(Entries taken from a collection)
## config.mk

```make
export PLATFORM = sky130hd
export DESIGN_NAME = compressor_array_pipe
export DESIGN_NICKNAME = d
export VERILOG_FILES = /design/src/rtl/compressor_pkg.sv /design/src/rtl/compressor_27_8.sv /design/src/rtl/pipe_reg_stage.sv /design/src/rtl/compressor_array_pipe.sv
export SDC_FILE = /design/constraint.sdc
export NUM_CORES = 1
export LEC_CHECK = 0
export ABC_CLOCK_PERIOD_IN_PS = 1900
export CAP_MARGIN = 10
export CORE_AREA = 5 5 257 259
export CTS_CLUSTER_DIAMETER = 150
export DETAILED_ROUTE_END_ITERATION = 8
export DIE_AREA = 0 0 262 264
export GPL_TIMING_DRIVEN = 0
export HOLD_SLACK_MARGIN = 0.03
export PLACE_DENSITY = 0.77
export SYNTH_ARGS = -nofsm -noshare
export SYNTH_HDL_FRONTEND = slang
export SYNTH_SLANG_ARGS = --single-unit
```

## constraint.sdc

```tcl
create_clock -name clk -period 1.9 [get_ports clk]
set_input_delay 0.285 -clock clk [delete_from_list [all_inputs] [get_ports clk]]
set_output_delay 0.285 -clock clk [all_outputs]
set_load 0.03 [all_outputs]
```

## src/rtl/compressor_pkg.sv

```systemverilog
// Shared constants and band-layout helpers for the 27:8 column compressor array.
package compressor_pkg;

  localparam int CMP_GROUP_IN  = 27;
  localparam int CMP_GROUP_OUT = 8;
  localparam int CMP_BANDS     = 4;

  function automatic int cmp_ceil_div(input int a, input int b);
    return (a + b - 1) / b;
  endfunction

  // Band of a group output bit: bit0 -> 0, bits3:1 -> 1, bits6:4 -> 2, bit7 -> 3
  function automatic int cmp_bit_band(input int j);
    if (j == 0) return 0;
    else if (j <= 3) return 1;
    else if (j <= 6) return 2;
    else return 3;
  endfunction

  function automatic int cmp_band_lsb(input int b);
    case (b)
      0: return 0;
      1: return 1;
      2: return 4;
      default: return 7;
    endcase
  endfunction

  function automatic int cmp_band_bits(input int b);
    return (b == 0 || b == 3) ? 1 : 3;
  endfunction

  function automatic int cmp_band_off(input int b, input int g);
    return g * cmp_band_lsb(b);
  endfunction

  function automatic int cmp_band_width(input int b, input int g);
    return g * cmp_band_bits(b);
  endfunction

  // Band that a bit position of the regrouped output vector belongs to
  function automatic int cmp_out_band(input int j, input int g);
    if (j < cmp_band_off(1, g)) return 0;
    else if (j < cmp_band_off(2, g)) return 1;
    else if (j < cmp_band_off(3, g)) return 2;
    else return 3;
  endfunction

endpackage

```

## src/rtl/compressor_27_8.sv

```systemverilog
// 27 equal-weight bits -> 8 bits with weights {8,4,4,4,2,2,2,1}; all-ones input gives 8'hFF.
module compressor_27_8
  import compressor_pkg::*;
(
  input  logic [CMP_GROUP_IN-1:0]  d,
  output logic [CMP_GROUP_OUT-1:0] o
);

  logic [4:0] cnt;
  logic [3:0] r, q, half, t1, t2;
  logic       b7;

  // Count in units of 2 after bit0, spend weight-8 first, then fill weight-4 before weight-2
  always_comb begin
    cnt = '0;
    for (int k = 0; k < CMP_GROUP_IN; k++) cnt = cnt + 5'(d[k]);
    r    = cnt[4:1];
    b7   = (r >= 4'd8);
    q    = b7 ? (r - 4'd4) : r;
    half = q >> 1;
    t2   = (half > 4'd3) ? 4'd3 : half;
    t1   = q - (t2 << 1);
    o    = {b7, (t2 >= 4'd3), (t2 >= 4'd2), (t2 >= 4'd1),
            (t1 >= 4'd3), (t1 >= 4'd2), (t1 >= 4'd1), cnt[0]};
  end

endmodule

```

## src/rtl/pipe_reg_stage.sv

```systemverilog
// One valid/ready register slice; loads whenever empty or the consumer is taking the current entry.
module pipe_reg_stage #(
  parameter int W = 8
) (
  input  logic         clk,
  input  logic         rst_n,
  input  logic         in_valid,
  output logic         in_ready,
  input  logic [W-1:0] d_in,
  output logic         out_valid,
  input  logic         out_ready,
  output logic [W-1:0] d_out
);

  assign in_ready = !out_valid || out_ready;

  always_ff @(posedge clk or negedge rst_n) begin
    if (!rst_n) begin
      out_valid <= 1'b0;
      d_out     <= '0;
    end else if (in_ready) begin
      out_valid <= in_valid;
      if (in_valid) d_out <= d_in;
    end
  end

endmodule

```

## src/rtl/compressor_array_pipe.sv

```systemverilog
// Pipelined array of compressor_27_8 with valid/ready flow control and weight-banded output.
// Macro COMPRESSOR_SUM_CHECK_EN adds a carried popcount compared against the weighted d_out sum (sum_err).
module compressor_array_pipe
  import compressor_pkg::*;
#(
  parameter int IN_BITS     = 513,
  parameter int PIPE_STAGES = 2,
  localparam int G          = cmp_ceil_div(IN_BITS, CMP_GROUP_IN),
  localparam int OUT_BITS   = CMP_GROUP_OUT * G
) (
  input  logic                clk,
  input  logic                rst_n,
  input  logic                in_valid,
  output logic                in_ready,
  input  logic [IN_BITS-1:0]  d_in,
  output logic                out_valid,
  input  logic                out_ready,
  output logic [OUT_BITS-1:0] d_out,
  output logic                sum_err
);

  localparam int PAD_BITS = CMP_GROUP_IN * G;

`ifdef COMPRESSOR_SUM_CHECK_EN
  localparam int PW    = $clog2(PAD_BITS + 1);
  localparam int MID_W = OUT_BITS + PW;
  localparam int OUT_W = OUT_BITS + 1;
`else
  localparam int MID_W = OUT_BITS;
  localparam int OUT_W = OUT_BITS;
`endif

  logic [PAD_BITS-1:0] d_pad;
  logic [OUT_BITS-1:0] raw_c, raw_s, band_s;
  logic [MID_W-1:0]    mid_c, mid_s;
  logic [OUT_W-1:0]    out_c, out_q;
  logic                s_valid, s_ready;

  assign d_pad = PAD_BITS'(d_in);

  for (genvar i = 0; i < G; i++) begin : g_grp
    compressor_27_8 u_cmp (
      .d(d_pad[CMP_GROUP_IN*i +: CMP_GROUP_IN]),
      .o(raw_c[CMP_GROUP_OUT*i +: CMP_GROUP_OUT])
    );
  end

`ifdef COMPRESSOR_SUM_CHECK_EN
  logic [PW-1:0] pop_c, pop_s, wsum_s;
  logic          err_s, err_q;

  always_comb begin
    pop_c = '0;
    for (int k = 0; k < PAD_BITS; k++) pop_c = pop_c + PW'(d_pad[k]);
  end

  assign mid_c           = {pop_c, raw_c};
  assign {pop_s, raw_s}  = mid_s;
`else
  assign mid_c = raw_c;
  assign raw_s = mid_s;
`endif

  if (PIPE_STAGES >= 2) begin : g_mid
    pipe_reg_stage #(.W(MID_W)) u_mid (
      .clk(clk), .rst_n(rst_n),
      .in_valid(in_valid), .in_ready(in_ready), .d_in(mid_c),
      .out_valid(s_valid), .out_ready(s_ready), .d_out(mid_s)
    );
  end else begin : g_bypass
    assign s_valid  = in_valid;
    assign in_ready = s_ready;
    assign mid_s    = mid_c;
  end

  // Group 0 lands in the most significant slice of every band
  always_comb begin
    band_s = '0;
    for (int i = 0; i < G; i++) begin
      for (int j = 0; j < CMP_GROUP_OUT; j++) begin
        band_s[cmp_band_off(cmp_bit_band(j), G)
               + cmp_band_bits(cmp_bit_band(j)) * (G - 1 - i)
               + (j - cmp_band_lsb(cmp_bit_band(j)))] = raw_s[CMP_GROUP_OUT*i + j];
      end
    end
  end

`ifdef COMPRESSOR_SUM_CHECK_EN
  always_comb begin
    wsum_s = '0;
    for (int j = 0; j < OUT_BITS; j++)
      if (band_s[j]) wsum_s = wsum_s + PW'(32'd1 << cmp_out_band(j, G));
  end

  assign err_s            = (wsum_s != pop_s);
  assign out_c            = {err_s, band_s};
  assign {err_q, d_out}   = out_q;
  assign sum_err          = out_valid & err_q;
`else
  assign out_c   = band_s;
  assign d_out   = out_q;
  assign sum_err = 1'b0;
`endif

  pipe_reg_stage #(.W(OUT_W)) u_out (
    .clk(clk), .rst_n(rst_n),
    .in_valid(s_valid), .in_ready(s_ready), .d_in(out_c),
    .out_valid(out_valid), .out_ready(out_ready), .d_out(out_q)
  );

endmodule

```

Word-level counts from Yosys, hierarchy flattened. Index checks and enable logic that the tools add are counted.

Flip-flop bits (word level): 306. Bits in writable memories: 0. Memories: 0. Output and inout port bits: 155. Input port bits: 517. Bits in latches: 0. Word-level logic and storage cells: 732. Bits in read-only memories: 0.

Shift operators: 0. Bitwise logic cells: 0. Divide/modulo/power cells: 0. Multiplexer cells: 38. Equal/unequal tests: 0. $lt $le $gt $ge: 152. Add/sub/neg operators: 532. Reduce and logical (&&, ||, !) cells: 6. Multipliers: 0.

Operator list (count): 5-bit by 1-bit adder with 5-bit output (475); 4-bit by 2-bit >= comparator with 1-bit output (second input constant) (76); 4-bit by 1-bit >= comparator with 1-bit output (second input constant) (38); 4-bit >= comparator (second input constant) (19); 4-bit two-way mux (19); 4-bit by 3-bit subtractor with 4-bit output (second input constant) (19); 4-bit subtractor (19); 3-bit by 2-bit > comparator with 1-bit output (second input constant) (19); 3-bit two-way mux (19); 1-bit by 1-bit adder with 2-bit output (19); 2-bit AND reduction (2); 1-bit logical NOT (2); 1-bit logical OR (2).

Depth between registers and ports, before layout. Gate-level depths: netlist (run 1).

Word-level depth: 32. Mapped depth: 22. Mapped depth without buffers: 22.

Hierarchy. From an unflattened synthesis (run 1), not the netlist that was laid out.

Cell total of the unflattened synthesis: 2607. Area total of the unflattened synthesis: 29105.4 sq um.

Modules (own cells, without submodules): compressor_27_8 at g_grp[0].u_cmp ... (area an instance 899.6 sq um, instances 15, cells an instance 103, sequential area each 0.0 sq um); pipe_reg_stage (area an instance 6003.3 sq um, instances 2, cells an instance 324, sequential area each 3828.7 sq um); compressor_27_8 at g_grp[12].u_cmp ... (area an instance 898.4 sq um, instances 4, cells an instance 103, sequential area each 0.0 sq um); compressor_array_pipe (area an instance 11.3 sq um, instances 1, cells an instance 2, sequential area each 0.0 sq um).

Worst setup path after synthesis (run 1). No wires, ideal clock.

Path kind: in2reg. Start point: input d_in[405]. End point: register g_mid.u_mid.d_out[121]. Slack: -3.853 ns. Required time: 1.823 ns. Path buffers: 0. Data arrival time: 5.676 ns. Library setup time: 0.077 ns. Stages on the path: 22. Cells stage by stage: ha_1 inv_1 fa_1 inv_1 fa_1 fa_1 fa_1 inv_1 fa_1 fa_1 inv_1 ha_1 fa_1 nand3_1 a21oi_1 nor4_2 nand2_1 ha_1 inv_1 and3_1 mux2_2 a21oi_1.

Word-level cells in the longest chain between the ends: 32. Elaborated cells on any way between the ends: 33. Classes of those cells: 28 x add/sub; 3 x order compare; 2 x mux.

RTL lines: from (decl) (line compressor_array_pipe.sv:15) `input logic [IN_BITS-1:0] d_in,`; 1-bit by 1-bit adder with 2-bit output (*) (line compressor_27_8.sv:16) `for (int k = 0; k < CMP_GROUP_IN; k++) cnt = cnt + 5'(d[k]);`; 5-bit by 1-bit adder with 5-bit output (*) (25 in a row) (line compressor_27_8.sv:16); 4-bit by 3-bit subtractor with 4-bit output or 4-bit >= comparator (tied branches) (line compressor_27_8.sv:19, compressor_27_8.sv:18); 4-bit two-way mux (*) (line compressor_27_8.sv:19) `q = b7 ? (r - 4'd4) : r;`; 3-bit by 2-bit > comparator with 1-bit output (line compressor_27_8.sv:21) `t2 = (half > 4'd3) ? 4'd3 : half;`; 3-bit two-way mux (line compressor_27_8.sv:21); 4-bit subtractor (*) (line compressor_27_8.sv:22) `t1 = q - (t2 << 1);`; 4-bit by 1-bit >= comparator with 1-bit output (*) (line compressor_27_8.sv:24) `(t1 >= 4'd3), (t1 >= 4'd2), (t1 >= 4'd1), cnt[0]};`; to (signal assigned) (line pipe_reg_stage.sv:23) `if (in_valid) d_out <= d_in;`; to (decl) (line pipe_reg_stage.sv:12) `output logic [W-1:0] d_out`.

Mark *: on every way between the ends. The rest lies on a longest branch, timed or not. A chain may end at the register's enable or synchronous reset.

Worst setup path after layout (run 1).
Start point: input d_in[135]. End point: register g_mid.u_mid.d_out[41].

The elaborated chain is that of the path after synthesis.

==> results of run 1 <==
-- timing repair --
action                                 in CTS  in global routing
gates resized for setup                   585                458
endpoints found under the hold margin     102                  0
hold buffers                                1                  0
setup endpoints to repair                 424                451
buffers inserted                           89                 60
pin swaps                                 362                300
-- per-layer routing --
layer / up-vias / track usage / share of wire
met4: 0 / 0.0772 / 0.039
met1: 10315 / 0.279 / 0.37
met5: - / 0 / 0
met3: 164 / 0.0450 / 0.064
li1: 9329 / - / -
met2: 632 / 0.429 / 0.52
-- worst max-delay path, cell delays in order --
cell      delay [ps]
buf_8            100
ha_4             250
inv_2             30
fa_1             520
inv_2             40
fa_1             500
fa_1             450
fa_1             520
inv_2             50
fa_1             460
fa_1             520
inv_2             50
ha_4             160
fa_2             380
nand3_4          110
a21oi_4           70
nor4_4           350
nand2_2          110
ha_4             260
nand2b_4         140
o32a_1           360
-- through the flow --
step / hold slack (ps) / instances / util / setup slack, ps / cell area, sq um
floorplan: -10.6 / 2474 / - / -3630 / 27500
global placement: 447 / 3999 / 0.555 / -12930 / 35300
detailed placement: 406 / 4003 / 0.556 / -4520 / 35400
CTS: 375 / 4155 / 0.591 / -3470 / 37600
global route: 397 / 4200 / 0.614 / -3550 / 39100
finish: 400 / 4200 / 0.614 / -3410 / 39100
-- layout make-up --
type                       count  share of cell area
antenna                        2            0.000128
clock buffer                  46              0.0258
timing repair buffer         803               0.208
buffer                        47             0.00653
clock inverter                20             0.00509
tap                          855              0.0274
sequential                   306               0.196
multi-input combinational   1385               0.460
inverter                     736              0.0710
-- flip-flops by register name, indices dropped and copies added, names as in the netlist --
signal	count
g_mid.u_mid.out_valid	1
g_mid.u_mid.d_out	152
u_out.d_out	152
u_out.out_valid	1
-- final timing paths --
kind	startpoint	to	slack (ps)
min in group asynchronous	rst_n	u_out.d_out[68]$_DFFE_PN0P_	410
max reg2reg	g_mid.u_mid.out_valid$_DFFE_PN0N_	g_mid.u_mid.d_out[111]$_DFFE_PN0P_	-1510
max in group asynchronous	rst_n	u_out.d_out[137]$_DFFE_PN0P_	400
max	d_in[135]	g_mid.u_mid.d_out[41]$_DFFE_PN0P_	-3410
min	in_valid	g_mid.u_mid.out_valid$_DFFE_PN0N_	400
min reg2reg	g_mid.u_mid.d_out[64]$_DFFE_PN0P_	g_mid.u_mid.d_out[64]$_DFFE_PN0P_	470
-- kinds of logic (layout without fill, tap and decap cells) --
family	Yosys count	after routing	share of synthesized area
AND/OR/NAND/NOR	370	370	0.0775
buffers and inverters	783	1652	0.114
multiplexers	185	185	0.0783
other	1	3	0.000143
adder cells (fa/ha/maj)	573	573	0.376
flip-flops	306	306	0.291
AO/OA/AOI/OAI	236	236	0.0565
XOR/XNOR	20	20	0.00667
-- cells in the mapped netlist, drive strengths merged --
cell / n / share of area
nand3b: 1 / 0.00029
nor3b: 5 / 0.0014
and3: 46 / 0.013
or3: 1 / 0.00024
a21oi: 106 / 0.020
xnor2: 19 / 0.0063
a211oi: 5 / 0.0014
a41oi: 3 / 0.0010
and2: 1 / 0.00024
a31oi: 21 / 0.0050
inv: 736 / 0.11
nor2b: 3 / 0.00071
nor2: 77 / 0.011
xor2: 1 / 0.00033
mux2: 163 / 0.070
dfrtp: 306 / 0.29
maj3: 3 / 0.0011
nand2b: 14 / 0.0033
conb: 1 / 0.00014
and2b: 10 / 0.0029
ha: 209 / 0.10
fa: 361 / 0.28
mux2i: 22 / 0.0084
buf: 41 / 0.0076
nor4: 27 / 0.016
o21ai: 29 / 0.0055
o32a: 10 / 0.0038
nor3: 1 / 0.00019
clkbuf: 6 / 0.00086
o22a: 36 / 0.012
o31ai: 26 / 0.0074
nand3: 38 / 0.0072
or2: 6 / 0.0014
nand2: 140 / 0.020
==> summary.txt, run 1 <==
HP Class: input port to flop
H-tree depth: 2
Tcrit/Tclk final: 2.79
Cell variety after synth: 41
GPL Wtd Cong: 0.902
failing checks: negative setup slack
min Tclk post-route: 5310 ps
DRT antenna net count: 0
Ports: 672
DRT Wirelength: 84800 um
Yosys Warn Count: 0
Critical Path RT: 2340 ps
critical path type: input port to flop
Core ar.: 0.0636 sq mm
Die Y: 264 um
latest clock arrival within the worst-skew pair: 560 ps
Max transition margin: 0.0271
Net Count, Synth: 3561
vias per cell: 4.87
Die X: 262 um
Crit Path Max Fanout: 3
FP Rows: 93
Seq/Total Area, Yosys: 0.291
Avg Inst Size Synth: 10.6 sq um
Layout fillers: 4984
multi-input logic area: 0.0180 sq mm
Max Clk Rate: 188 MHz
drt initial violations: 758
TritonCTS clock tree: done
Setup-failing EPs final: 152
Worst Max-Slew Pin Slew: 1460 ps
max-slew violations: 0
DRC: 0
Register Area: 0.00766 sq mm
routed len/inst: 20.2 um
Final Hold Fails: 0
max-cap violations: 0
Root Driver: clkbuf_16
share of cells above drive strength 1: 0.275
Worst EP arrival: 5740 ps
Synth Instances: 2474
initial core utilization: 0.413
initial antenna violation count: 3
maximum clock path buffer count: 3
vias in the first global route: 21956
GR Util All Layers: 0.236
Worst-path clk slew: 60 ps
Layout Skew: 30.5 ps
mapped cell area: 0.0263 sq mm
Die ar.: 0.0692 sq mm
setup TNS: -414880 ps
clock buffer count from CTS: 36
Final Net Count: 4402
port bufs: 670
CP Launch Type: input port
R2R cell count: 7
Detail Placement HPWL: 65700 um
status: finished with violations
hold-critical path depth: 2
most frequent cells in the layout: 624 x inv_1, 340 x fa_1, 306 x dfrtp_1, 274 x clkdlybuf4s50_1, 156 x dlymetal6s2s_1
kind of end point of the critical path: flop
unrepaired setup endpoints after global routing: yes
P&R area growth vs syn: 48.8%
global-route wire length before repair: 124000 um
final setup margin: -3410 ps
Via Count: 20440
drt pass-1 iters: 5
clk sinks: 306
commonest non-fill, non-tap cell in the layout: inv_1
pin count of the biggest net entering global routing: 116
register bit total from synthesis: 306
grt total ovfl: 0
Power of run 1 is not shown: default switching activity piles up to over one toggle a cycle in this logic, so the estimate is an artifact.
==> inputs of run 2 (changes only) <==
SKIP_LAST_GASP = 1   (was unset)
==> run 2 against run 1 <==
- the run still ends with negative setup slack left
- via count fell by 0.87%
- non-clock buffer count down 9
- clock skew is 5.2 ps higher
- first-iteration DRC count increased by 16%
- maximum frequency is essentially flat
- die area did not move
- wire length shrank 0.66%
- critical endpoint unchanged
==> summary.txt, run 2 (same netlist as run 1, synthesis figures left out) <==
DRT antenna net count: 0 (unchanged)
DRC: 0 (unchanged)
Tcrit/Tclk final: 2.79 (about the same)
most frequent cells in the layout: 623 x inv_1, 340 x fa_1, 306 x dfrtp_1, 274 x clkdlybuf4s50_1, 156 x dlymetal6s2s_1 (was 624 x inv_1, 340 x fa_1, 306 x dfrtp_1, 274 x clkdlybuf4s50_1, 156 x dlymetal6s2s_1)
FP Rows: 93 (unchanged)
GR Util All Layers: 0.235 (was 0.236)
Max transition margin: 0.0243 (was 0.0271)
kind of end point of the critical path: flop (unchanged)
Critical R2R Launch: g_mid.u_mid.out_valid$_DFFE_PN0N_ (unchanged)
Worst R2R End: g_mid.u_mid.d_out[136]$_DFFE_PN0P_ (was g_mid.u_mid.d_out[111]$_DFFE_PN0P_)
Die X: 262 um (unchanged)
CP Launch Point: d_in[135] (unchanged)
hold-critical path depth: 2 (unchanged)
status: finished with violations (unchanged)
HP Class: input port to flop (unchanged)
Worst Max-Slew Pin Slew: 1460 ps (about the same)
share of cells above drive strength 1: 0.271 (was 0.275)
Ports: 672 (unchanged)
unrepaired setup endpoints after global routing: yes (unchanged)
vias in the first global route: 21939 (was 21956)
Worst-path clk slew: 70 ps (was 60 ps)
Layout Skew: 35.8 ps (was 30.5 ps)
grt total ovfl: 0 (unchanged)
drt pass-1 iters: 5 (unchanged)
Placed Area: 0.0354 sq mm (unchanged)
Crit Path Max Fanout: 3 (unchanged)
initial antenna violation count: 3 (unchanged)
CP Launch Type: input port (unchanged)
TritonCTS clock tree: done (unchanged)
largest registers: g_mid.u_mid.d_out (152), u_out.d_out (152) (unchanged)
Die Y: 264 um (unchanged)
failing checks: negative setup slack (unchanged)
Setup-failing EPs final: 152 (unchanged)
port bufs: 670 (unchanged)
global-route wire length before repair: 123000 um (was 124000 um)
Die ar.: 0.0692 sq mm (unchanged)
min Tclk post-route: 5300 ps (was 5310 ps)
latest clock arrival within the worst-skew pair: 560 ps (about the same)
Core ar.: 0.0636 sq mm (unchanged)
max-slew violations: 0 (unchanged)
Worst setup endpoint: g_mid.u_mid.d_out[41]$_DFFE_PN0P_ (unchanged)
P&R area growth vs syn: 48.3% (was 48.8%)
DRT Wirelength: 84300 um (was 84800 um)
pin count of the biggest net entering global routing: 116 (unchanged)
clk sinks: 306 (unchanged)
vias per cell: 4.83 (was 4.87)
commonest non-fill, non-tap cell in the layout: inv_1 (unchanged)
Worst EP arrival: 5740 ps (about the same)
maximum clock path buffer count: 3 (unchanged)
final setup margin: -3400 ps (was -3410 ps)
Max Clk Rate: 189 MHz (was 188 MHz)
slack of the worst reg-to-reg path: -1560 ps (was -1510 ps)
fin area: 0.0390 sq mm (was 0.0391 sq mm)
setup TNS: -414880 ps (about the same)
Final Hold Fails: 0 (unchanged)
GPL Wtd Cong: 0.902 (unchanged)
max-cap violations: 0 (unchanged)
Final Net Count: 4393 (was 4402)
critical path type: input port to flop (unchanged)
Layout fillers: 5018 (was 4984)
Detail Placement HPWL: 65700 um (unchanged)
Critical Path RT: 2340 ps (about the same)
Root Driver: clkbuf_16 (unchanged)
Via Count: 20263 (was 20440)
clock buffer count from CTS: 36 (unchanged)
H-tree depth: 2 (unchanged)
drt initial violations: 880 (was 758)
initial core utilization: 0.413 (unchanged)
routed len/inst: 20.1 um (was 20.2 um)
R2R cell count: 7 (unchanged)
[run 2: cell types whose count changed in the layout (fill, tap and decap cells not counted), moves of 2 or more]
cell,previous run,this run
a21oi_2,22,24
nand2_2,27,25
buf_6,96,86
nand2_1,111,113
ha_1,148,150
inv_2,107,110
inv_4,5,3
o31ai_2,13,10
o31ai_1,6,8
ha_2,4,1
[run 2: critical path, stage by stage]
cell      delay, ps
buf_8           100
ha_4            250
inv_2            30
fa_1            520
inv_2            40
fa_1            500
fa_1            450
fa_1            530
inv_2            50
fa_1            460
fa_1            520
inv_2            50
ha_4            160
fa_2            370
nand3_4         110
a21oi_4          70
nor4_4          340
nand2_2         110
ha_4            260
nand2b_4        140
o32a_1          360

## About this task
A line belongs in the answer if it contains the word "initial"; copy every such line from the data above.

## Problem solution
drt initial violations: 758
initial core utilization: 0.413
initial antenna violation count: 3
initial antenna violation count: 3 (unchanged)
drt initial violations: 880 (was 758)
initial core utilization: 0.413 (unchanged)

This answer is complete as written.